I am quite certain that if I were anorexic and consistently ate, say, 800 calories daily, I would quickly drop below 120. Anorexia is clearly not desirable or possible for me, but my point is that my weight is entirely under my control; I am simply choosing the comfort of satiety over the ideal of weight loss because in my mind, I should be able to have both simultaneously. I won't get - and stay- below 122 if I am unable and unwilling to be uncomfortable for awhile. I am grappling with this. |
Our bodies are genetically programmed :hungry: for "survival mode". They will always want to be heavier :sumo: than our brains want us to be. I think there should be a bit of tension between the two elements, just not so much that we drive ourselves :crazy:.
BALANCE :yoga: For me that will be a life long thing. Not perfection, not an ideal, just balance day to day. That sound so darn boring, doesn't it? That's what I find troubling about maintenance - it should be kinda automatic, like breathing, but at the same time I'm looking for a result, a goal, some "magic" number. Being the same number every day just doesn't float my boat :dz: the way weight loss:yay: did. Dagmar :dizzy: |
Originally Posted by neurodoc: |
I've said on the boards here that I've tried living at different weights and I picked the number based on my peace of mind rather than any aesthetic ideals.

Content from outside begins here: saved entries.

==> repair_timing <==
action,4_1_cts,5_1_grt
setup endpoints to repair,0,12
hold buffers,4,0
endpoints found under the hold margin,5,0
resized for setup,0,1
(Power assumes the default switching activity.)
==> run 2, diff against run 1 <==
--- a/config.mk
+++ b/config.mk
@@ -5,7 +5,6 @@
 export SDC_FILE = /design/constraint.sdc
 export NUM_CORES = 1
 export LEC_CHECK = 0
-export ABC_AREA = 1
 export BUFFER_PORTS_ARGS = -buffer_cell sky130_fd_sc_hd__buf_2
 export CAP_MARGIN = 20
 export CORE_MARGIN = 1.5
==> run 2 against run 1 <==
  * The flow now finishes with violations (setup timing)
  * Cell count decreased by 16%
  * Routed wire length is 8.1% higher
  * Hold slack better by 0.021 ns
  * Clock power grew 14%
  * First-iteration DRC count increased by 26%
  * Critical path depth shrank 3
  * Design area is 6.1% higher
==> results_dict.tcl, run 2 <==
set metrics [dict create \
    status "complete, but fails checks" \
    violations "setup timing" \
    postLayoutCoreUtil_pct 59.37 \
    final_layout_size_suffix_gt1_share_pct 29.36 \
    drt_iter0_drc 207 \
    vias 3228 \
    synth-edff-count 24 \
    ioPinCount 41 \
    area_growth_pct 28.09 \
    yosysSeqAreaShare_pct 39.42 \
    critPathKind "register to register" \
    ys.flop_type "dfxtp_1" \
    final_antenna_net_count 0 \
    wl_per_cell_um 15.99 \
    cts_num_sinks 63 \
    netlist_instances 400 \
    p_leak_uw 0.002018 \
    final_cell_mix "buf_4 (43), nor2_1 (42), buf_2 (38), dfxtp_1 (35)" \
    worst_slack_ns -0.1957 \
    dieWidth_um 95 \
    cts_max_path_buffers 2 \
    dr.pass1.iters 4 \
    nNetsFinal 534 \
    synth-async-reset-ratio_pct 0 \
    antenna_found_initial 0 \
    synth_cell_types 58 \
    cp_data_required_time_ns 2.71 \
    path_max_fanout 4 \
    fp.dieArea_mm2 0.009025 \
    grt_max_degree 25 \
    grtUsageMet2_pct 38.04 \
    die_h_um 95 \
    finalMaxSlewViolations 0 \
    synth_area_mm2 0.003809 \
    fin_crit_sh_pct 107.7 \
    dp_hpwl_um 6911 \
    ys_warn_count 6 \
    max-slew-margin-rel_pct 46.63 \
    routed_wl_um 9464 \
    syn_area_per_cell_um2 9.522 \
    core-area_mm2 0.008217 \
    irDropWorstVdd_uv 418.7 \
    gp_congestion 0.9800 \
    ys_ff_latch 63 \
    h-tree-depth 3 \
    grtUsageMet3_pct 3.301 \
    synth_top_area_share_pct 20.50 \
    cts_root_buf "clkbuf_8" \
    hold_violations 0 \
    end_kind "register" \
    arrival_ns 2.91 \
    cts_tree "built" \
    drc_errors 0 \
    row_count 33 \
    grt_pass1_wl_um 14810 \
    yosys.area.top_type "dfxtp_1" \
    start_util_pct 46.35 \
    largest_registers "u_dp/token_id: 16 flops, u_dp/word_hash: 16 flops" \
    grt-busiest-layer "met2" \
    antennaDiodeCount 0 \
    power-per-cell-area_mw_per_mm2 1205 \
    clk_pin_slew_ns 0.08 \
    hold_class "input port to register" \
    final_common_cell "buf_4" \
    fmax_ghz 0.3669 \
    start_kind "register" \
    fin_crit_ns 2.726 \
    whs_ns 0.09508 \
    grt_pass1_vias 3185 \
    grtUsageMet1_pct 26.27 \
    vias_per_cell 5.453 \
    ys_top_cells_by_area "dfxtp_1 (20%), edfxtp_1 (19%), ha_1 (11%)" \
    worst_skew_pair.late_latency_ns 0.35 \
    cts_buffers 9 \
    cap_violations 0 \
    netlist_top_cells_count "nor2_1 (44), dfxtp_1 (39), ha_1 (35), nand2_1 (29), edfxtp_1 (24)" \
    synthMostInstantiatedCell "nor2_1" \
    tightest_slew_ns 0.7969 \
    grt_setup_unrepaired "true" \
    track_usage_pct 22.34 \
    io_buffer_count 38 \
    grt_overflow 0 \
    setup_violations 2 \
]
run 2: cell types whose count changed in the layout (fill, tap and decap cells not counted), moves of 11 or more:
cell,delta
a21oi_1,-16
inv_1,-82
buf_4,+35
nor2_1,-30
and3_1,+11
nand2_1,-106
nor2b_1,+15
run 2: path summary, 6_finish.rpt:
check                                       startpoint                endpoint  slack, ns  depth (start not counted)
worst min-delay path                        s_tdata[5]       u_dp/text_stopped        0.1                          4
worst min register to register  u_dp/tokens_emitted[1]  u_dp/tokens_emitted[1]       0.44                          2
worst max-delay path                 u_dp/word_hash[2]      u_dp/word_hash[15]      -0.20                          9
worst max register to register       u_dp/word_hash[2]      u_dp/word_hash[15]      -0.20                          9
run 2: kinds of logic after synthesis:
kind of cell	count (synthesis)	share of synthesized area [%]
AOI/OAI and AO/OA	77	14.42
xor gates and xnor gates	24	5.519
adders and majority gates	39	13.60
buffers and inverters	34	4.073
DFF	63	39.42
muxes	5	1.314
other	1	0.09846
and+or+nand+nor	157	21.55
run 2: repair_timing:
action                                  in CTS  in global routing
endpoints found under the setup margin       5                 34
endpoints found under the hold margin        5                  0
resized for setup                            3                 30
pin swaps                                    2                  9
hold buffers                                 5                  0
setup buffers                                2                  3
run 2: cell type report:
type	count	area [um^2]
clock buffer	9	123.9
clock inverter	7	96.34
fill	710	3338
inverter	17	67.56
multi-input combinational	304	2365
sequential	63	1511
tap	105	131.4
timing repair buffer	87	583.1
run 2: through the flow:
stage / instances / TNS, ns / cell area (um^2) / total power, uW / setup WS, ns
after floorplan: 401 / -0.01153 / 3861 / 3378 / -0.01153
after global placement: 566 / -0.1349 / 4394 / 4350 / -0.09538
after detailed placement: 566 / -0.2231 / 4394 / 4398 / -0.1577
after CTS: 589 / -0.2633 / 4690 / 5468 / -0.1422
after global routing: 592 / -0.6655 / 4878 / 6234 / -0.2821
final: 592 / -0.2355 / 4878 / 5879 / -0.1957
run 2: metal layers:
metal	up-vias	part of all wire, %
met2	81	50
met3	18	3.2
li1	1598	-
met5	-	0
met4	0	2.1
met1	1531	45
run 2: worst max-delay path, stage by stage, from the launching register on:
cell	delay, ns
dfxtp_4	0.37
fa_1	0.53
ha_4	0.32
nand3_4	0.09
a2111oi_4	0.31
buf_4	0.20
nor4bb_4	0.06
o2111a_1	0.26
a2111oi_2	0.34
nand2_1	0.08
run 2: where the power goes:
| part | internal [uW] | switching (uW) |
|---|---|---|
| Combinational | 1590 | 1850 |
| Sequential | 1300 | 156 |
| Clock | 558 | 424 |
$ cat src/nsla_pkg.sv
// ---------------------------------------------------------------------------
// nsla_pkg: shared types and constants of the NAT session lookup block
// Session entry layout, status codes, register indexes and sequencer states.
// ---------------------------------------------------------------------------
package nsla_pkg;

   // One stored session: private key plus translated index and port
   typedef struct packed {
      logic [31:0] src_ip;
      logic [15:0] src_port;
      logic [3:0]  xlat_index;
      logic [15:0] xlat_port;
   } entry_type;

   typedef enum logic [1:0] {
      STATUS_HIT  = 2'd0,
      STATUS_NEW  = 2'd1,
      STATUS_FULL = 2'd2
   } status_type;

   typedef enum logic [1:0] {
      CSR_PUBLIC_IP_BASE = 2'd0,
      CSR_NUM_PUBLIC_IPS = 2'd1,
      CSR_PORT_BASE      = 2'd2,
      CSR_PORTS_PER_IP   = 2'd3
   } csr_index_type;

   typedef enum logic {
      ST_IDLE = 1'b0,
      ST_SCAN = 1'b1
   } seq_state_type;

   // Outcome of one lookup, valid for the single cycle that done is high
   typedef struct packed {
      logic       done;
      status_type status;
   } scan_result_type;

   localparam logic [31:0] RESET_PUBLIC_IP_BASE = 32'hCB00_7101;
   localparam logic [4:0]  RESET_NUM_PUBLIC_IPS = 5'd10;
   localparam logic [15:0] RESET_PORT_BASE      = 16'd10000;
   localparam logic [15:0] RESET_PORTS_PER_IP   = 16'd5000;
   localparam logic [4:0]  ADDR_INDEX_WRAP      = 5'd16;

endpackage

$ cat src/nsla_alloc.sv
// ---------------------------------------------------------------------------
// nsla_alloc: round-robin public address and port allocator
// Holds the next index and port; advance steps them after a new session.
// ---------------------------------------------------------------------------
module nsla_alloc (
   input  logic        clock,
   input  logic        reset,
   input  logic        advance,
   input  logic [4:0]  num_public_ips,
   input  logic [15:0] port_base,
   input  logic [15:0] ports_per_ip,
   output logic [3:0]  alloc_index,
   output logic [15:0] alloc_port
);
   import nsla_pkg::*;

   logic [3:0]  index_ff, index_in;
   logic [15:0] port_ff,  port_in;
   logic [16:0] port_next;
   logic [16:0] port_limit;
   logic [4:0]  index_next;

   always_comb begin
      port_next  = {1'b0, port_ff} + 17'd1;
      port_limit = {1'b0, port_base} + {1'b0, ports_per_ip};
      index_next = {1'b0, index_ff} + 5'd1;
      index_in   = index_ff;
      port_in    = port_ff;
      if (advance) begin
         // reload the base port and move to the next address at the limit
         if (port_next >= port_limit || port_next[16]) begin
            port_in = port_base;
            if (index_next >= num_public_ips || index_next >= ADDR_INDEX_WRAP) begin
               index_in = 4'd0;
            end else begin
               index_in = index_next[3:0];
            end
         end else begin
            port_in = port_next[15:0];
         end
      end
   end

   always_ff @(posedge clock) begin
      if (reset) begin
         index_ff <= 4'd0;
         port_ff  <= RESET_PORT_BASE;
      end else begin
         index_ff <= index_in;
         port_ff  <= port_in;
      end
   end

   assign alloc_index = index_ff;
   assign alloc_port  = port_ff;

endmodule

$ cat config.mk
export PLATFORM = sky130hd
export DESIGN_NAME = nsla_alloc
export DESIGN_NICKNAME = d
export VERILOG_FILES = /design/src/nsla_pkg.sv /design/src/nsla_alloc.sv
export SDC_FILE = /design/constraint.sdc
export NUM_CORES = 1
export LEC_CHECK = 0
export BUFFER_PORTS_ARGS = -buffer_cell sky130_fd_sc_hd__buf_2
export CAP_MARGIN = 20
export CORE_MARGIN = 5
export CORE_UTILIZATION = 30
export DETAILED_ROUTE_END_ITERATION = 8
export GPL_TIMING_DRIVEN = 1
export PLACE_DENSITY = 0.58
export SETUP_SLACK_MARGIN = 0.2
export SYNTH_ARGS = -nofsm -noshare
export SYNTH_HDL_FRONTEND = slang
export SYNTH_SLANG_ARGS = --single-unit
$ cat constraint.sdc
create_clock -name clock -period 5 [get_ports clock]
set_input_delay 1 -clock clock [delete_from_list [all_inputs] [get_ports clock]]
set_output_delay 1 -clock clock [all_outputs]
set_load 0.01 [all_outputs]
==> results of run 1 <==
-- per-layer routing --
metal	up-vias	share of wire (%)
met5	-	0
met4	0	2.1
met3	13	6.8
met2	79	46
met1	1195	45
li1	1345	-
-- registers in the layout, summed over array words and instances (netlist names) --
signal       flops
alloc_index      4
alloc_port      16
-- kinds of logic after synthesis --
kind of cell | share of synthesized area, %
AOI/OAI and AO/OA | 25.7
xor gates and xnor gates | 9.74
adders and majority gates | 20.0
buffers and inverters | 4.99
DFF | 15.3
muxes | 1.15
and+or+nand+nor | 23.2
-- power by group --
part	switching [mW]	internal (mW)
logic	0.168	0.130
registers	0.0230	0.172
clock network	0.0586	0.0539
total	0.249	0.356
-- path summary, 6_finish.rpt --
kind | depth (start not counted) | from | end
max reg2reg | 11 | alloc_port[2] | alloc_port[11]
max | 17 | port_base[0] | alloc_port[11]
min | 2 | alloc_index[1] | alloc_index[1]
min reg2reg | 2 | alloc_index[1] | alloc_index[1]
-- placed cells by master, fill, tap and decap left out, types with 4 or more instances in the layout --
cell / instances
nor3_1: 12
o311ai_1: 4
nand4_1: 6
buf_2: 59
xor2_1: 18
a31oi_1: 7
nand2b_1: 6
nor2_1: 18
inv_1: 9
xnor2_1: 11
dfxtp_1: 20
nand2_1: 25
ha_1: 40
a21oi_1: 26
and3_1: 10
buf_4: 5
o21ai_0: 12
nand3_1: 22
a211oi_1: 4
o31ai_1: 6
a21o_1: 9
-- final cells by class --
type	instances	area (sq um)	area share [%]
Clock buffer	3	41.3	1.35
Timing Repair Buffer	65	353	11.6
Sequential cell	20	400	13.1
Inverter	9	33.8	1.11
Multi-Input combinational cell	281	2080	68.4
Tap cell	108	135	4.43
-- per-stage QoR --
step,setup slack [ns],instance area [sq um],total power [mW],std cells,utilization [%]
after floorplan,0.722,2610,0.409,326,-
after global placement,0.321,3010,0.493,483,35.0
after detailed placement,0.234,3010,0.499,483,35.0
after CTS,0.515,3050,0.610,486,35.5
after global routing,0.245,3050,0.657,486,35.5
final,0.504,3050,0.605,486,35.5
-- worst register-to-register path, delay by kind of cell (launching register included) --
kind	cells	cell delay, ns
compound gates	6	1.59
xor+xnor	1	0.28
fa+ha+maj	1	0.32
flops	1	0.47
simple gates	3	0.98
==> impl_metrics.json, run 1 <==
{
  "final_antenna_net_count": 0,
  "p_leak_nw": 1.42,
  "ys_seq_area_share_pct": 15.3,
  "viasPerCell": 5.42,
  "period_share_pct": 89.9,
  "final_hold_viol_count": 0,
  "initial_core_util_pct": 30.4,
  "critical_path_required_ns": 5.16,
  "cp_top_family": "compound AO/OA/AOI/OAI gates",
  "clock_path_buffers": 2,
  "critical_path_buf_inv_count": 2,
  "clk_latency_ns": 0.26,
  "grt_use_met1_pct": 20.1,
  "dieArea_sq_um": 10700,
  "cts_tree": "built",
  "synth_cells": 326,
  "cts_resized": 0,
  "grt_use_total_pct": 14.6,
  "skew_ns": 0.00153,
  "synthTopCellsByArea": "ha_1, dfxtp_1, xor2_1, a21oi_1, nand3_1",
  "grt_pass1_wl_microns": 12600,
  "synthFlopType": "dfxtp_1",
  "root_buffer": "clkbuf_8",
  "grt_overflow": 0,
  "cts_sinks": 20,
  "area_delta_synth_final_pct": 16.8,
  "tightest_slew_ns": 0.770,
  "cts-buffers-inserted": 3,
  "routedWlPerCell_microns": 15.7,
  "critPathKind": "in -> reg",
  "synth-edff-count": 0,
  "drive_gt1_share_pct": 20.9,
  "cp_max_fo": 11,
  "yosysMostFrequentCell": "ha_1",
  "slowest_stage": "a21o_1",
  "cp_common_cell": "a21o_1",
  "synth-seq-cells": 20,
  "min_period_ns": 4.50,
  "ir_drop_v": 0.0000677,
  "antenna_found_initial": 0,
  "synth_fp_nets": 407,
  "worstHoldPathType": "reg -> reg",
  "start_kind": "input port",
  "ios": 60,
  "via_count": 2632,
  "synth_warnings": 0,
  "r2r_slack_ns": 1.27,
  "dp_hpwl_microns": 6340,
  "synth_area_leader_cell": "ha_1",
  "path_cells": "buf_2 -> ha_1 -> fa_1 -> a21o_1 -> a211oi_1 -> buf_4 -> o21ai_0 -> a31o_2 -> a21oi_1 -> xor2_1 -> ha_1 -> a21o_1 -> a21oi_1 -> o311a_1 -> a21o_1 -> a211oi_1 -> a311o_1",
  "port_buffers": 59,
  "synth_commonest_cells": "ha_1, a21oi_1, nand2_1",
  "worstPathArrival_ns": 4.66,
  "cp_slowest_stage_delay_ns": 0.45,
  "rsz0062_at_grt": "no",
  "grt_busiest_layer": "met2",
  "nNetsFinal": 461,
  "final.setup.tns_ns": 0,
  "status": "finished, final reports clean",
  "async_reset_ff_share_pct": 0,
  "grt_pass1_vias": 2549,
  "cts_hold_buf": 0,
  "met3_usage_pct": 1.81,
  "gp_congestion": 0.827,
  "clkTransAtPathRegs_ns": 0.08,
  "die_w_microns": 103,
  "rows": 34,
  "wl_microns": 7650,
  "synthesis.area_sq_um": 2610,
  "fin_hold_ws_ns": 0.506,
  "grt_max_degree": 25,
  "syn_avg_cell_area_sq_um": 8.00,
  "antenna_cells": 0,
  "drc": 0,
  "chipHeight_microns": 103,
  "firstDrtPassIters": 4,
  "synth_cell_types": 54,
  "power_density_nw_per_um2": 199,
  "use_met2_pct": 23.8,
  "core_area_sq_um": 8590,
  "drv_slew": 0,
  "end_kind": "flip-flop",
  "drv_cap": 0,
  "drtIter0Drc": 108,
  "max_clock_freq_mhz": 222,
  "post_cts_buffers": 0,
  "fillCellCount": 921,
  "cts_max_level": 1,
  "max_slew_margin_pct": 48.6,
  "finalSetupViolations": 0,
  "netlist.area_leader.share_pct": 19.2
}
Power figures use the tool's default switching activity.
==> run 2, diff against run 1 <==
Settings changed: REMOVE_ABC_BUFFERS set to 1.
Clock period 5 ns to 5.1 ns, I/O delays scaled along.
==> run 2 against run 1 <==
Register-to-register slack gained 0.17 ns. Cell count unchanged. Die area is the same. Clock power up 12%. Sequential cell count unchanged. Non-clock buffer count fell by 1. Worst hold slack about the same. Sequential power fell by 2%. First-iteration DRC count grew 56%. Clock-buffer cell count is 1 higher.
==> impl_metrics.json, run 2 (same netlist as run 1, synthesis figures left out) <==
{
  "initial_core_util_pct": 30.4,
  "finalSetupViolations": 0,
  "clkTransAtPathRegs_ns": 0.09,
  "ios": 60,
  "grt_pass1_wl_microns": 12700,
  "start_kind": "input port",
  "via_count": 2646,
  "cts_hold_buf": 0,
  "final_hold_viol_count": 0,
  "cp_slowest_stage_delay_ns": 0.43,
  "final_antenna_net_count": 0,
  "cts_resized": 0,
  "r2r_slack_ns": 1.44,
  "grt_overflow": 0,
  "drv_cap": 0,
  "worstPathArrival_ns": 4.79,
  "drive_gt1_share_pct": 21.2,
  "routedWlPerCell_microns": 16.0,
  "area_delta_synth_final_pct": 16.6,
  "reg2reg_depth": 11,
  "fin_hold_ws_ns": 0.506,
  "place_ws_ns": 0.178,
  "path_cells": "buf_2 -> ha_1 -> fa_1 -> a21o_1 -> a211oi_1 -> o21ai_0 -> a31o_2 -> a21oi_1 -> xor2_1 -> ha_1 -> o2111ai_1 -> a211o_1 -> a21oi_4 -> nor2_1 -> a311o_1",
  "cts_sinks": 20,
  "cp_max_fo": 11,
  "root_buffer": "clkbuf_8",
  "antenna_cells": 0,
  "grt_pass1_vias": 2606,
  "dp_hpwl_microns": 6220,
  "grt_use_total_pct": 14.8,
  "antenna_found_initial": 0,
  "whs_endpoint": "alloc_index[1]",
  "setup_ws_ns": 0.468,
  "finalCoreUtilization_pct": 35.4,
  "nNetsFinal": 460,
  "critical_path_required_ns": 5.26,
  "viasPerCell": 5.44,
  "cts_max_level": 1,
  "min_period_ns": 4.63,
  "p_leak_nw": 1.42,
  "max_slew_margin_pct": 46.9,
  "power_density_nw_per_um2": 200,
  "hold_depth": 2,
  "post_cts_buffers": 0,
  "worstHoldPathType": "reg -> reg",
  "clk_latency_ns": 0.26,
  "core_area_sq_um": 8590,
  "worst_r2r_endpoint": "alloc_port[3]",
  "drtIter0Drc": 169,
  "critPathKind": "in -> reg",
  "cts-buffers-inserted": 3,
  "die_w_microns": 103,
  "hold_start": "alloc_index[1]",
  "rsz0062_at_grt": "no",
  "dieArea_sq_um": 10700,
  "end_kind": "flip-flop",
  "drc": 0,
  "rows": 34,
  "skew_ns": 0.00807,
  "period_share_pct": 90.8,
  "wl_microns": 7750,
  "chipHeight_microns": 103,
  "tightest_slew_ns": 0.796,
  "slowest_stage": "a211oi_1",
  "mostFrequentLayoutCells": "buf_2, ha_1, a21oi_1",
  "final_common_cell": "buf_2",
  "port_buffers": 59,
  "clock_path_buffers": 2,
  "largest_reg_flops": 16,
  "firstDrtPassIters": 4,
  "gp_congestion": 0.839,
  "cp_common_cell": "ha_1",
  "drv_slew": 0,
  "status": "finished, final reports clean",
  "grt_max_degree": 25,
  "rr_startpoint": "alloc_port[2]",
  "cts_tree": "built",
  "final.setup.tns_ns": 0,
  "ir_drop_v": 0.0000549,
  "max_clock_freq_mhz": 216
}
run 2: metal layers:
layer | vias to the layer above | part of all wire, % | global-route usage (%) | wire length (microns)
li1 | 1335 | - | - | -
met1 | 1219 | 47 | 20.1 | 3630
met2 | 78 | 47 | 25.3 | 3610
met3 | 14 | 4.9 | 1.27 | 383
met4 | 0 | 1.7 | 3.59 | 131
met5 | - | 0 | 0 | 0
run 2: worst max-delay path by stage:
stage / from / endpoint / depth (start not counted)
4_1_cts: port_base[0] / alloc_port[9] / 17
3_5_place_dp: port_base[0] / alloc_port[9] / 16
3_3_place_gp: port_base[0] / alloc_port[9] / 16
6_report: port_base[0] / alloc_port[11] / 15
2_1_floorplan: port_base[0] / alloc_port[11] / 14
5_1_grt: port_base[0] / alloc_port[11] / 15
run 2: cell type report:
cell class | count | area, sq um
fill | 958 | 5550
multi-input combinational | 281 | 2090
sequential | 20 | 400
timing repair buffer | 64 | 333
tap | 108 | 135
clock buffer | 4 | 55.1
inverter | 9 | 33.8
run 2: per-stage QoR:
stage / cells / power (mW) / cell area [sq um]
floorplan: 310 / 0.387 / 2510
global placement: 482 / 0.478 / 2990
detailed placement: 482 / 0.486 / 2990
CTS: 486 / 0.612 / 3040
global route: 486 / 0.660 / 3040
finish: 486 / 0.609 / 3040
run 2: where the power goes:
group / internal, mW / switching [mW] / total (mW)
clock network: 0.0688 / 0.0573 / 0.126
logic: 0.125 / 0.167 / 0.291
registers: 0.169 / 0.0228 / 0.191
run 2: worst max-delay path, delay by kind of cell:
family | cells | cell delay, ns
adders and majority gates | 3 | 0.93
and+or+nand+nor | 1 | 0.23
AOI/OAI and AO/OA | 9 | 2.41
buffers and inverters | 1 | 0.11
xor gates and xnor gates | 1 | 0.09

This is just me. This has nothing to do with the BMI charts and no one anywhere near my weight and height should take it as their own guidance or their own personal truth. This is about me living in this body and dealing with my mental health and feeling free to go out into the world and engage with it. At 107 trying to get down to 105 or lower, I am pretty much crazy. I mean that. I am not mentally well. I am not at ease with myself and don't function well outside my own very limited world. To stay in the 110s, it takes all my will. It's too precarious. I'm constantly admonishing myself to do better, and my emotions gyrate wildly. There's guilt and there's restriction, failure, sadness over the failures, and the exhaustion of constantly striving. At about 125, that's probably my best. But it's also quite an effort. Even more than I put in now. And I'm older. Maybe a bit more tired. I have a more demanding job. I've let up the pressure on myself in some ways -- I've willingly dropped out of working toward looking like women 20 years younger than me. I could be in the 130s if I counted calories in addition to exercising as much as I do. But I don't care to. That leaves me where I am. And as I've said before, I do not recommend experiencing a raging eating disorder to try various weights & understand what one must do to maintain them. But I'd say that's one piece of self-knowledge I've got & it was hard won, believe me. For some of those ranges, the tradeoff just isn't worth it. Not now, at this point in my life. Not with other things that I want for myself. |
I have a friend who has kept her weight very low for years. However, she never goes out to lunch with any of us or eats anything outside of her own pre-planned menus.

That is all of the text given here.